The EU AI Act is no longer a distant regulatory concept; it is in force and enterprises are road testing their real-world implementation. The core law is Regulation (EU) 2024/1689, and the full legal text is available on EUR-Lex.
The Act went into effect in August 2024, with different obligations phasing in over the next few years like bans on “unacceptable risk” systems, transparency duties for general-purpose AI, and stringent requirements for high-risk AI, including risk management, data governance, and post-market monitoring.
Why EU AI Act Compliance Rests on AI Engineering and Product Teams
This is not just a legal or policy problem. Compliance depends heavily on what AI engineers, data scientists, and product teams actually build: how systems are architected, how they are evaluated and tested, which safeguards and guardrails are in place, what data is logged, and how issues are monitored and remediated over time. Legal teams can define what needs to be true; engineering and product teams make it true in code, pipelines, and dashboards.
Key EU AI Act Dates Teams Should Have on Their Radar
The European Parliament’s briefing on the AI Act timeline is a helpful reference for how enforcement ramps up. At a high level, teams building AI agents and related systems should keep three anchor dates in mind (and verify against the latest EU guidance and implementing acts):
- 1 August 2024: Act in force: The EU AI Act formally entered into force, starting the phased transition toward full application.
- 2 August 2025: Key governance and transparency obligations begin for providers of general-purpose AI (GPAI) models, alongside supporting enforcement infrastructure and guidance on prohibited AI and core definitions.
- 2 August 2026: General date of application: Most of the AI Act, including most obligations for high-risk AI systems, becomes applicable, with some legacy deadlines extending into 2027.
What To Monitor for EU Act Compliance
What follows is a concrete walkthrough of how you can use AI-driven evaluations and observability to monitor EU AI Act compliance across your GenAI and AI agent applications.
How To Build an EU AI Act Compliance Dashboard
To operationalize EU AI Act compliance, you need to translate regulatory obligations into measurable metrics and dashboards that track compliance posture across your AI use cases.
When you look at the definition of EU AI Act compliance, there are specific metrics you need to focus on in order to have one compliance score overall across all your AI use cases. Some of these key dimensions include transparency and user disclosure, safety and safeguards, data governance, factuality, bias and fairness, and change management.
In a system like Arize AX, you can create different EU AI Act compliance dashboards in order to have a compliance score for each use case in your organization. For example, you might have a compliance score that is an aggregated metric of all your different evaluations in a particular agentic application. On top of that, you can monitor concrete indicators such as the total number of non-compliant users in a given week.
The first view gives you the ability to see your current compliance posture over time.
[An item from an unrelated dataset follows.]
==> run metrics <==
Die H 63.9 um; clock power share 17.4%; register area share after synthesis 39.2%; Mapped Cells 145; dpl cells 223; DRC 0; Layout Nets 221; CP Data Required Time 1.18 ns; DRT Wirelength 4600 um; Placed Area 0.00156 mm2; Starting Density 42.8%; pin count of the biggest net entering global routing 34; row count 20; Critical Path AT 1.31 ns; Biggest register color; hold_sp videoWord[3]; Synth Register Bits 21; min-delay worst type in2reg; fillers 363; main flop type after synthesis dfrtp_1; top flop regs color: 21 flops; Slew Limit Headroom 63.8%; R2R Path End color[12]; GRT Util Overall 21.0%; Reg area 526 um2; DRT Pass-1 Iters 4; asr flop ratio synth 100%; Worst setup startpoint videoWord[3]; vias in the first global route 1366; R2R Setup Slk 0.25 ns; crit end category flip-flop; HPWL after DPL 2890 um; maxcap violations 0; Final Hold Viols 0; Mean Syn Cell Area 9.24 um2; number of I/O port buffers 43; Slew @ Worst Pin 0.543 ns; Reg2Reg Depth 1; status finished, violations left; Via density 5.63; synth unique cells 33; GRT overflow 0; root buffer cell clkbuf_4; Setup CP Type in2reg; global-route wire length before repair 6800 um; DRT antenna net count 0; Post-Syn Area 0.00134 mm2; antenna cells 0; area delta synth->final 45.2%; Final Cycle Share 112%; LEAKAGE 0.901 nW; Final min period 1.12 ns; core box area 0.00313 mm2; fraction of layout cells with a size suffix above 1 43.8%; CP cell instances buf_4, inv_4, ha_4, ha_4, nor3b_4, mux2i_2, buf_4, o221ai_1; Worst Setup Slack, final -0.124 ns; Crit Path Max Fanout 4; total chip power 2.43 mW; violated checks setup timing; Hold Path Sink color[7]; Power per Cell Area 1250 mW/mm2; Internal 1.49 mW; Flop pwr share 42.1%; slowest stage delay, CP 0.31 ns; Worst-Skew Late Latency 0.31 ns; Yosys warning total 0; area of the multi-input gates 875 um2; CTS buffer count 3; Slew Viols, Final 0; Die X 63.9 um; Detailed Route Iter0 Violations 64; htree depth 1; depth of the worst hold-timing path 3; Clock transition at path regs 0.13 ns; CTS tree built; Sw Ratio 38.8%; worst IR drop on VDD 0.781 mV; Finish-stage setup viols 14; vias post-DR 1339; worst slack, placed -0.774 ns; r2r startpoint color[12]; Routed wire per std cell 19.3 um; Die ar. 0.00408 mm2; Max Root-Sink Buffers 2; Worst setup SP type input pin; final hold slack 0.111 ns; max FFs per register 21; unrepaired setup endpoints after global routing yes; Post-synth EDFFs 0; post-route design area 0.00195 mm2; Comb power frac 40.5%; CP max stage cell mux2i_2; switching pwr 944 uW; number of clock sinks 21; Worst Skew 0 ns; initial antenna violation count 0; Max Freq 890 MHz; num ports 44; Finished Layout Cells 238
From there, you can dig deeper into specific compliance metrics as needed.
Mapping EU AI Act Chapters to Concrete Metrics
A crucial step is mapping the different chapters and requirements of the EU AI Act into specific metrics that you can compute and monitor.
For example, for transparency obligations and general-purpose AI models with specific human oversight, you can define and monitor metrics such as blocked malicious attempts, unique user count over time, the number of compliance incidents, and the top questions being asked to the agent. This mapping lets you connect high-level policy language directly to observable, quantitative signals in your system.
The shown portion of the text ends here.